### [TASK PROMPT]
Could you set down exactly the lines in the records below between the line holding "export DETAILED_ROUTE_END_ITERATION = 7" and the line holding "FS_WIDTH_DEFAULT = 6;", inclusive?

### [DATA FOR ANALYSIS]
## src/rtl/lsf_event_sender.sv

```systemverilog
// HEG-side event sender for the LSF input interface: one ROI, up to MAX_HITS hit
// strobes throttled by the LSF almost-full flags, an EOF pulse, then a settling gap.
module lsf_event_sender #(
  parameter int HIT_W    = 32,
  parameter int ROI_W    = 32,
  parameter int MAX_HITS = 32,
  parameter int CNT_W    = 6,
  parameter int TIMEOUT  = 1023,
  parameter int EOF_GAP  = 4
) (
  input  logic             clock,
  input  logic             resetbar,
  input  logic [ROI_W-1:0] i_roi,
  input  logic             i_roi_valid,
  output logic             o_roi_ready,
  input  logic [HIT_W-1:0] i_hit,
  input  logic             i_hit_valid,
  input  logic             i_hit_last,
  output logic             o_hit_ready,
  input  logic             i_roi_af,
  input  logic             i_hit_af,
  output logic [ROI_W-1:0] roi,
  output logic             roi_we,
  output logic [HIT_W-1:0] mdt_hit,
  output logic             mdt_hit_we,
  output logic             o_eof,
  output logic [CNT_W-1:0] o_hit_count,
  output logic             o_overflow,
  output logic             o_timeout,
  output logic             o_busy
);

  localparam int TMO_W = $clog2(TIMEOUT + 1);
  localparam int GAP_W = (EOF_GAP < 1) ? 1 : $clog2(EOF_GAP + 1);
  localparam logic [CNT_W-1:0] MAX_C    = CNT_W'(MAX_HITS);
  localparam logic [TMO_W-1:0] TMO_LAST = TMO_W'(TIMEOUT - 1);
  localparam logic [GAP_W-1:0] GAP_LAST = GAP_W'(EOF_GAP);

  typedef enum logic [1:0] {
    S_IDLE = 2'd0,
    S_HITS = 2'd1,
    S_EOF  = 2'd2,
    S_GAP  = 2'd3
  } state_t;

  state_t           r_state;
  logic [CNT_W-1:0] r_cnt;
  logic             r_drop;
  logic             r_by_tmo;
  logic [TMO_W-1:0] r_tmo;
  logic [GAP_W-1:0] r_gap;
  logic [ROI_W-1:0] r_roi;
  logic             r_roi_we;
  logic [HIT_W-1:0] r_hit;
  logic             r_hit_we;
  logic             r_eof;
  logic [CNT_W-1:0] r_hit_count;
  logic             r_overflow;
  logic             r_timeout;

  logic w_roi_hs;
  logic w_hit_hs;

  assign o_roi_ready = (r_state == S_IDLE) & ~i_roi_af;
  assign o_hit_ready = (r_state == S_HITS) & ~i_hit_af;
  assign w_roi_hs    = i_roi_valid & o_roi_ready;
  assign w_hit_hs    = i_hit_valid & o_hit_ready;

  assign roi         = r_roi;
  assign roi_we      = r_roi_we;
  assign mdt_hit     = r_hit;
  assign mdt_hit_we  = r_hit_we;
  assign o_eof       = r_eof;
  assign o_hit_count = r_hit_count;
  assign o_overflow  = r_overflow;
  assign o_timeout   = r_timeout;
  assign o_busy      = (r_state != S_IDLE);

  // Event sequencer: strobes default low and are raised for exactly one cycle per transfer.
  always_ff @(posedge clock or negedge resetbar) begin
    if (!resetbar) begin
      r_state     <= S_IDLE;
      r_cnt       <= '0;
      r_drop      <= 1'b0;
      r_by_tmo    <= 1'b0;
      r_tmo       <= '0;
      r_gap       <= '0;
      r_roi       <= '0;
      r_roi_we    <= 1'b0;
      r_hit       <= '0;
      r_hit_we    <= 1'b0;
      r_eof       <= 1'b0;
      r_hit_count <= '0;
      r_overflow  <= 1'b0;
      r_timeout   <= 1'b0;
    end else begin
      r_roi_we  <= 1'b0;
      r_hit_we  <= 1'b0;
      r_eof     <= 1'b0;
      r_timeout <= 1'b0;
      case (r_state)
        S_IDLE: begin
          if (w_roi_hs) begin
            r_roi    <= i_roi;
            r_roi_we <= 1'b1;
            r_cnt    <= '0;
            r_drop   <= 1'b0;
            r_by_tmo <= 1'b0;
            r_tmo    <= '0;
            r_state  <= S_HITS;
          end
        end
        S_HITS: begin
          if (w_hit_hs) begin
            r_tmo <= '0;
            if (r_cnt < MAX_C) begin
              r_hit    <= i_hit;
              r_hit_we <= 1'b1;
              r_cnt    <= r_cnt + CNT_W'(1);
            end else begin
              r_drop <= 1'b1;
            end
            if (i_hit_last) begin
              r_state <= S_EOF;
            end
          end else if (r_tmo == TMO_LAST) begin
            // This is the TIMEOUT-th cycle without a hit handshake.
            r_by_tmo <= 1'b1;
            r_state  <= S_EOF;
          end else begin
            r_tmo <= r_tmo + TMO_W'(1);
          end
        end
        S_EOF: begin
          r_eof       <= 1'b1;
          r_timeout   <= r_by_tmo;
          r_hit_count <= r_cnt;
          r_overflow  <= r_drop;
          r_gap       <= '0;
          r_state     <= S_GAP;
        end
        S_GAP: begin
          // The o_eof cycle is gap cycle 0, so IDLE starts EOF_GAP+1 cycles after o_eof.
          if (r_gap == GAP_LAST) begin
            r_state <= S_IDLE;
          end else begin
            r_gap <= r_gap + GAP_W'(1);
          end
        end
        default: begin
          r_state <= S_IDLE;
        end
      endcase
    end
  end

endmodule

```
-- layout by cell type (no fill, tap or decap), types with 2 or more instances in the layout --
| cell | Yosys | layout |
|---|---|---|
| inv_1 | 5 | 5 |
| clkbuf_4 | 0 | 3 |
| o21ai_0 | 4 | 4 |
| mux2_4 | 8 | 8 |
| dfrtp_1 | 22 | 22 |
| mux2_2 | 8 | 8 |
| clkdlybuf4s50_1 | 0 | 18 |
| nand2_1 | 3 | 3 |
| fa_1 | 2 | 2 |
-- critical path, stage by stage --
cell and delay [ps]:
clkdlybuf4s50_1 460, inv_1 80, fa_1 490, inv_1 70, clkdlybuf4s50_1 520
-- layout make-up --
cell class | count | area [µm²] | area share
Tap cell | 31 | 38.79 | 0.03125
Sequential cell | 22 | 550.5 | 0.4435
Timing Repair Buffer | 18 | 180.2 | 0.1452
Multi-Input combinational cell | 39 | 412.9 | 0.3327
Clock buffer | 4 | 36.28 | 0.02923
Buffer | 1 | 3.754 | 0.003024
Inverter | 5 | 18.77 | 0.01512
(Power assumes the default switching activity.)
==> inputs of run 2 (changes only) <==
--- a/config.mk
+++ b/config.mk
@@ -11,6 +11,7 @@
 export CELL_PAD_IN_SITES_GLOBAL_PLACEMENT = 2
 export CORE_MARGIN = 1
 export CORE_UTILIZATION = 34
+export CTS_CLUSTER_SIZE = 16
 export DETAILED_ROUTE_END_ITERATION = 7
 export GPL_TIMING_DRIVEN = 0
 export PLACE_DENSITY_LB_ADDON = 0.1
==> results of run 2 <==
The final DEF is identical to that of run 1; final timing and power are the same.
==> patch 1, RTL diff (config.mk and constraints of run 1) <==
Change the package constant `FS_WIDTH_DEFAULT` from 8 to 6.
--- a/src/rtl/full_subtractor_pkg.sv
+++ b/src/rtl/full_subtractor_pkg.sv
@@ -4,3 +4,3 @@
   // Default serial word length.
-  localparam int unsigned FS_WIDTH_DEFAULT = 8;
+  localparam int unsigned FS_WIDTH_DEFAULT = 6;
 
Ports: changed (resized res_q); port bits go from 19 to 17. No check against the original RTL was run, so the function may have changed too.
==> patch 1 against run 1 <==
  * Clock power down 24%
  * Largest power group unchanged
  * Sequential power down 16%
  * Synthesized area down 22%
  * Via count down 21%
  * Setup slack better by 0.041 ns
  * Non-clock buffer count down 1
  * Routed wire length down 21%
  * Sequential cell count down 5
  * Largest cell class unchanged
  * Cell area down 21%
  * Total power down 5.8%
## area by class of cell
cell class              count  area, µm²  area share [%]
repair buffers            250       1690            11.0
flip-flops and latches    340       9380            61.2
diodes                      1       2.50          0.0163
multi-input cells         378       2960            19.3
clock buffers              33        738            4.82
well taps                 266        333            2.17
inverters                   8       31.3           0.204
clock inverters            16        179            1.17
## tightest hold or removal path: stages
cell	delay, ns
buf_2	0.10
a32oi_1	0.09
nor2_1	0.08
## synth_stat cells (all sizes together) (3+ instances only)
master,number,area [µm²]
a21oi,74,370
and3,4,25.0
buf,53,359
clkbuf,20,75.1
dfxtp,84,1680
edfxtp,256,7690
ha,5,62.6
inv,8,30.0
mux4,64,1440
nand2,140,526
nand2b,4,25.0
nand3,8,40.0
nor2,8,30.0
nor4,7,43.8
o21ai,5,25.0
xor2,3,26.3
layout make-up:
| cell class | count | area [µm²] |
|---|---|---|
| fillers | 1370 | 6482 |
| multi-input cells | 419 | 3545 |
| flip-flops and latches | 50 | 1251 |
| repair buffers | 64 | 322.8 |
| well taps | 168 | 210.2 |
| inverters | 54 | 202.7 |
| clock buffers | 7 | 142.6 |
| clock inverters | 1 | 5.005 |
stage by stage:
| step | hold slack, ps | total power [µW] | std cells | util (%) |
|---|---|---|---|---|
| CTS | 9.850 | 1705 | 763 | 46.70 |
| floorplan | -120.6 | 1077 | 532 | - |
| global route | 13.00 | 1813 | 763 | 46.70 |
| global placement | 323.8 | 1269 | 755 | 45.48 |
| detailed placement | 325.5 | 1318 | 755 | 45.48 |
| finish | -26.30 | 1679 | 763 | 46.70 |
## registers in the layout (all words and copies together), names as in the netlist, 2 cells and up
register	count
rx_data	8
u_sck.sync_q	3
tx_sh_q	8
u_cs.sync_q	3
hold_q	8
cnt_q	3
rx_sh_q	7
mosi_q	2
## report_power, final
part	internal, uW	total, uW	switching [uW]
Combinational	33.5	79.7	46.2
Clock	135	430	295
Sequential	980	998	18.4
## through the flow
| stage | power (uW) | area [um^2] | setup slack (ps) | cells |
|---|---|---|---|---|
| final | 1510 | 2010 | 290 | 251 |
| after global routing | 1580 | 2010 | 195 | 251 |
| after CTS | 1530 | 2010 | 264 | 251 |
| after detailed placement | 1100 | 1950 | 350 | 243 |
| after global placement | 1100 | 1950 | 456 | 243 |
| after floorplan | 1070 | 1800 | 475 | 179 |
$ cat src/rtl/cmd_assembler.sv
// Assembles {high, low} command words from a byte stream with an inter-byte timeout.
// Define CMD_CHKSUM_EN to require a trailing checksum byte ~(hi + lo) on each frame.
module cmd_assembler #(
  parameter int unsigned TIMEOUT = 10800
) (
  input  logic        clk,
  input  logic        rst_n,
  input  logic        rdy,
  input  logic [7:0]  byte_in,
  output logic        clr_rdy,
  input  logic        clr_cmd_rdy,
  output logic [15:0] cmd,
  output logic        cmd_rdy,
  output logic        err,
  output logic [1:0]  dbg_state
);

  typedef enum logic [1:0] {
    WAIT_HI  = 2'd0,
`ifdef CMD_CHKSUM_EN
    WAIT_CHK = 2'd2,
`endif
    WAIT_LO  = 2'd1
  } state_t;

  localparam logic [15:0] TMO_LAST = 16'(TIMEOUT - 1);

  state_t      state_q, state_d;
  logic [7:0]  hi_q, hi_d;
  logic [7:0]  lo_q, lo_d;
  logic [15:0] cmd_q, cmd_d;
  logic        cmd_rdy_q, cmd_rdy_d;
  logic        err_q, err_d;
  logic [15:0] tmo_q, tmo_d;

`ifdef CMD_CHKSUM_EN
  logic [7:0] chk_sum;
  assign chk_sum = hi_q + lo_q;
`endif

  // Every byte is accepted in the cycle it is presented, whatever the state.
  assign clr_rdy   = rdy;
  assign cmd       = cmd_q;
  assign cmd_rdy   = cmd_rdy_q;
  assign err       = err_q;
  assign dbg_state = state_q;

  always_comb begin
    state_d   = state_q;
    hi_d      = hi_q;
    lo_d      = lo_q;
    cmd_d     = cmd_q;
    cmd_rdy_d = cmd_rdy_q;
    err_d     = 1'b0;
    tmo_d     = tmo_q;

    // A completion later in this block overrides the acknowledge.
    if (clr_cmd_rdy) cmd_rdy_d = 1'b0;

    case (state_q)
      WAIT_HI: begin
        tmo_d = '0;
        if (rdy) begin
          hi_d    = byte_in;
          state_d = WAIT_LO;
        end
      end
      WAIT_LO: begin
        if (rdy) begin
          lo_d  = byte_in;
          tmo_d = '0;
`ifdef CMD_CHKSUM_EN
          state_d = WAIT_CHK;
`else
          cmd_d     = {hi_q, byte_in};
          cmd_rdy_d = 1'b1;
          state_d   = WAIT_HI;
`endif
        end else if (tmo_q == TMO_LAST) begin
          err_d   = 1'b1;
          tmo_d   = '0;
          state_d = WAIT_HI;
        end else begin
          tmo_d = tmo_q + 16'd1;
        end
      end
`ifdef CMD_CHKSUM_EN
      WAIT_CHK: begin
        if (rdy) begin
          tmo_d   = '0;
          state_d = WAIT_HI;
          if (byte_in == ~chk_sum) begin
            cmd_d     = {hi_q, lo_q};
            cmd_rdy_d = 1'b1;
          end else begin
            err_d = 1'b1;
          end
        end else if (tmo_q == TMO_LAST) begin
          err_d   = 1'b1;
          tmo_d   = '0;
          state_d = WAIT_HI;
        end else begin
          tmo_d = tmo_q + 16'd1;
        end
      end
`endif
      default: begin
        tmo_d   = '0;
        state_d = WAIT_HI;
      end
    endcase
  end

  always_ff @(posedge clk or negedge rst_n) begin
    if (!rst_n) begin
      state_q   <= WAIT_HI;
      hi_q      <= '0;
      lo_q      <= '0;
      cmd_q     <= '0;
      cmd_rdy_q <= 1'b0;
      err_q     <= 1'b0;
      tmo_q     <= '0;
    end else begin
      state_q   <= state_d;
      hi_q      <= hi_d;
      lo_q      <= lo_d;
      cmd_q     <= cmd_d;
      cmd_rdy_q <= cmd_rdy_d;
      err_q     <= err_d;
      tmo_q     <= tmo_d;
    end
  end

endmodule

$ cat config.mk
export PLATFORM = sky130hd
export DESIGN_NAME = cmd_assembler
export DESIGN_NICKNAME = d
export VERILOG_FILES = /design/src/rtl/cmd_assembler.sv
export SDC_FILE = /design/constraint.sdc
export NUM_CORES = 1
export LEC_CHECK = 0
export CORE_MARGIN = 2
export CORE_UTILIZATION = 35
export CTS_BUF_LIST = sky130_fd_sc_hd__clkbuf_4 sky130_fd_sc_hd__clkbuf_8
export DETAILED_ROUTE_END_ITERATION = 12
export GPL_ROUTABILITY_DRIVEN = 1
export PLACE_DENSITY = 0.61
export SYNTH_ARGS = -nofsm -noshare
export SYNTH_HDL_FRONTEND = slang
export SYNTH_SLANG_ARGS = --single-unit
$ cat constraint.sdc
create_clock -name clk -period 1.5 [get_ports clk]
set_input_delay 0.375 -clock clk [delete_from_list [all_inputs] [get_ports clk]]
set_output_delay 0.375 -clock clk [all_outputs]
set_load 0.1 [all_outputs]
Word level (Yosys, flattened, before mapping)
Index checks and enable logic that the tools add are counted.
{ "word_totals": {"register_bits": 44, "latch_bits": 0, "mem_bits_rw": 0, "romBits": 0, "inputBits": 12, "output_inout_bits": 21, "elab_cells": 28, "n_memories": 0} }
{ "classes": {"add_sub_neg": 1, "multipliers": 0, "div": 0, "magnitude_cmp": 0, "n_eq_ne": 4, "shift": 0, "n_mux": 13, "n_bitwise": 0, "reduce_logical": 4} }
{ "ops": {"columns": ["op", "n"], "rows": [
  ["16-bit two-way mux", 3],
  ["16-bit by 1-bit adder with 16-bit output (second input constant)", 1],
  ["16-bit by 14-bit == test with 1-bit output (second input constant)", 1],
  ["1-bit two-way mux", 6],
  ["2-bit two-way mux", 3],
  ["2-bit AND reduction", 3],
  ["2-bit case mux with 2 select lines", 1],
  ["3-bit inequality test (second input constant)", 1],
  ["2-bit by 1-bit == test with 1-bit output (second input constant)", 1],
  ["2-bit zero test", 1],
  ["2-bit inequality test (second input constant)", 1]
]} }

Longest topological paths before layout
{ "logic_depth": {"depth_word": 4, "depth_mapped": 8, "depth_no_buf": 5} }

Least setup slack after synthesis
Ideal clock, no wire load.
{ "synth_path": {"path_kind": "register to register", "start": "register state_q[0], in the netlist dbg_state[0]", "end": "register cmd_q[10], in the netlist cmd[10]", "setup_time_ns": 0.126, "t_arrival_ns": 1.826, "t_required_ns": 1.374, "setup_slack_ns": -0.452, "stages_incl_launch_ff": 4, "path_buffers": 1, "synth_period_minus_slack_ns": 1.952, "path_cell_list": "dfrtp_1 > nand2_1 > buf_2 > mux2_2"} }
{ "synth_between": {"elab_chain_len": 2} }
{ "synth_lines": {"columns": ["item", "line_no", "source"], "rows": [
  ["from (decl)", "28", "state_t state_q, state_d;"],
  ["from (signal assigned)", "124", "state_q <= state_d;"],
  ["2-bit by 1-bit == test with 1-bit output", null, null],
  ["2-bit AND reduction (no line)", null, null],
  ["to (signal assigned)", "127", "cmd_q <= cmd_d;"],
  ["to (decl)", "31", "logic [15:0] cmd_q, cmd_d;"]
]} }
Every way passes these cells.
A chain may end at the register's enable or synchronous reset.

Worst setup path in the final report
{ "layout_path": {"start": "register tmo_q[0]", "end": "register tmo_q[14]"} }
{ "layout_between": {"elab_chain_len": 4, "elab_cells_between_ends": 5, "cone_classes": "add/sub: 1; eq/ne: 1; mux: 3"} }
{ "layout_lines": {"columns": ["item", "line_no", "source"], "rows": [
  ["from (decl)", "34", "logic [15:0] tmo_q, tmo_d;"],
  ["from (signal assigned)", "130", "tmo_q <= tmo_d;"],
  ["16-bit by 1-bit adder with 16-bit output or 16-bit by 14-bit == test with 1-bit output (tied branches)", "84, 79", null],
  ["16-bit two-way mux (*)", "79", "end else if (tmo_q == TMO_LAST) begin"],
  ["16-bit two-way mux (*)", "69", "if (rdy) begin"],
  ["16-bit two-way mux (*)", "60", "case (state_q)"],
  ["net tmo_d[14]", "34", null]
]} }
The timed path passes the listed nets; every way through them passes the cells marked *.

==> flow_summary.json <==
{
  "vias": 1215,
  "grt_max_degree": 23,
  "rows": 26,
  "synth_cells": 142,
  "wl_per_cell_um": 14.2,
  "ios": 33,
  "ys_seq_elements": 43,
  "cp.required_ps": 1680,
  "peakVddDrop_mv": 1.15,
  "post-route-cell-area_mm2": 0.00261,
  "period_share_pct": 96.5,
  "clkPwrFrac_pct": 21.8,
  "critPathMaxStageDelay_ps": 410,
  "drc": 0,
  "clockBufferDepth": 2,
  "die_x_um": 76.0,
  "syn-num-nets": 155,
  "power_mw": 4.88,
  "synth_ff_type": "dfrtp_1",
  "switchingPower_mw": 1.99,
  "clk_pin_slew_worst_paths_ps": 80,
  "drtIter0Drc": 36,
  "crit_type": "register to register",
  "antenna_found_initial": 0,
  "p_seq_share_pct": 32.3,
  "path_max_fanout": 5,
  "cts_tree": "built",
  "synth-edff-count": 0,
  "worstPathCellList": "ha_1 > and4_1 > buf_4 > nand4_1 > xor2_1 > nor2_1",
  "setup_viol": 0,
  "core_mm2": 0.00504,
  "fmax_ghz": 0.691,
  "grt_overflow_total": 0,
  "drive_gt1_share_pct": 38.3,
  "yosysWarnings": 0,
  "holdWs_ps": 58.3,
  "maxCapViolCount": 0,
  "nets": 195,
  "gr-usage-all-layers_pct": 13.5,
  "htree_levels": 2,
  "slew_violations": 0,
  "cts_hold_buf": 0,
  "min_path_type": "primary input to asynchronous set/reset pin",
  "multi_input_area_um2": 669,
  "cts.sinks": 43,
  "end_kind": "register",
  "antenna_cells": 0,
  "die_area_mm2": 0.00578,
  "grt_pass1_vias": 1317,
  "hpwl_mm": 2.57,
  "clock_skew_ps": 5.54,
  "numCtsBuffers": 5,
  "layout_commonest_cell": "dfrtp_1",
  "dpl-instance-area_mm2": 0.00245,
  "leakage_nw": 1.14,
  "io_buffers": 31,
  "antenna_left": 0,
  "syn_to_final_growth_pct": 43.6,
  "cp.arrival_ps": 1630,
  "slowest_stage": "dfrtp_1",
  "grt_pass1_wl_mm": 6.15,
  "syn_avg_cell_area_um2": 12.8,
  "p_per_area_mw_per_mm2": 1870,
  "synth_cell_types": 24,
  "layout_common_cells": "dfrtp_1 (41), mux2_2 (24), buf_12 (22), nor2_1 (17), xor2_1 (13)",
  "start_util_pct": 36.0,
  "yosysSeqAreaShare_pct": 59.3,
  "worstSkewPairLatency_ps": 290,
  "p_int_mw": 2.89,
  "drt_pre_antenna_iters": 4,
  "seq_area_mm2": 0.00108,
  "async_reset_ff_share_pct": 100,
  "status": "finished clean",
  "wl_mm": 3.58,
  "switching_share_pct": 40.9,
  "cp-start-kind": "register",
  "netlist_area_mm2": 0.00181,
  "routed_via_density": 4.80,
  "min_period_ps": 1450,
  "hold_viol": 0,
  "cts-root-buf": "clkbuf_8",
  "nFillCells": 442,
  "finalWeightedCongestion": 0.771,
  "die-height_um": 76.0,
  "p_comb_share_pct": 45.9
}
layout make-up:
| cell class | count | share of cell area [%] |
|---|---|---|
| Sequential cell | 43 | 41.5 |
| Multi-Input combinational cell | 86 | 25.7 |
| Timing Repair Buffer | 43 | 23.8 |
| Tap cell | 70 | 3.36 |
| Clock buffer | 6 | 2.93 |
| Clock inverter | 2 | 2.31 |
| Inverter | 3 | 0.432 |
worst max-delay path: cells and delay by family (launching register included):
kind / cells / cell delay (ps)
flip-flops: 1 / 410
AND/OR/NAND/NOR: 3 / 370
adder cells (fa/ha/maj): 1 / 220
XOR/XNOR: 1 / 180
buffers and inverters: 1 / 150
flip-flops by register name (all words and copies together), names as in the netlist:
name	count
cmd	16
dbg_state	1
cmd_rdy	1
tmo_q	16
hi_q	8
err	1
repair_timing:
item / 4_1_cts / 5_1_grt
setup endpoints to repair: 1 / 16
buffers inserted: 0 / 1
resized for setup: 1 / 3
synth_stat cells (all sizes together) (2+ instances only):
cell type,count,share of area [%]
and4,4,1.9
buf,9,3.8
dfrtp,43,59
inv,3,0.62
mux2,24,15
nand2,4,0.83
nand2b,2,0.69
nand3,4,1.1
nand4,8,2.8
nor2,17,3.5
nor4b,2,0.97
xor2,13,6.3
cell families (layout without fill, tap and decap cells):
family          Yosys count  count (layout)  share of synthesized area (%)
mux                      24              24                           14.9
fa+ha+maj                 1               1                          0.690
xor+xnor                 14              14                           6.76
simple gates             45              45                           13.2
buf+inv                  13              54                           4.62
compound gates            1               1                          0.276
flops                    43              43                           59.3
other cells               1               1                          0.207
final timing paths:
path	from	end	slack, ps	cells after the start
worst max-delay path	tmo_q[0]	tmo_q[14]	50	6
worst min-delay path	rst_n	cmd[15]	60	2
worst max register to register	tmo_q[0]	tmo_q[14]	50	6
worst min register to register	hi_q[7]	cmd[15]	510	1
max in group asynchronous	rst_n	dbg_state[0]	1200	2
min in group clk	hi_q[7]	cmd[15]	510	1
power groups by stage:
stage	combinational (mW)	sequential [mW]	clock [mW]
finish	2.24	1.58	1.06
global route	2.31	1.61	1.15
CTS	2.25	1.58	1.09
detailed placement	2.25	1.60	0
global placement	2.24	1.58	0
floorplan	0.277	2.64	0
per-stage QoR:
| step | util, % | setup WS, ps | TNS (ps) | std cells |
|---|---|---|---|---|
| floorplan | - | 2.09 | 0 | 142 |
| global placement | 48.6 | -185 | -3930 | 244 |
| detailed placement | 48.6 | -224 | -5520 | 244 |
| CTS | 51.2 | 39.5 | 0 | 252 |
| global route | 51.7 | -38.2 | -79.1 | 253 |
| finish | 51.7 | 52.5 | 0 | 253 |
routing by layer:
layer  vias to the layer above  GRT usage (%)  share of wire (%)
li1                        554              -                  -
met5                         -              0                  0
met3                         4           7.11                7.5
met1                       625           15.2                 40
met4                         0           4.00               0.56
met2                        32           22.3                 52
No activity file was read; power rests on OpenSTA's default activity.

### [SOLUTION TO THIS PROBLEM]
 export DETAILED_ROUTE_END_ITERATION = 7
 export GPL_TIMING_DRIVEN = 0
 export PLACE_DENSITY_LB_ADDON = 0.1
==> results of run 2 <==
The final DEF is identical to that of run 1; final timing and power are the same.
==> patch 1, RTL diff (config.mk and constraints of run 1) <==
Change the package constant `FS_WIDTH_DEFAULT` from 8 to 6.
--- a/src/rtl/full_subtractor_pkg.sv
+++ b/src/rtl/full_subtractor_pkg.sv
@@ -4,3 +4,3 @@
   // Default serial word length.
-  localparam int unsigned FS_WIDTH_DEFAULT = 8;
+  localparam int unsigned FS_WIDTH_DEFAULT = 6;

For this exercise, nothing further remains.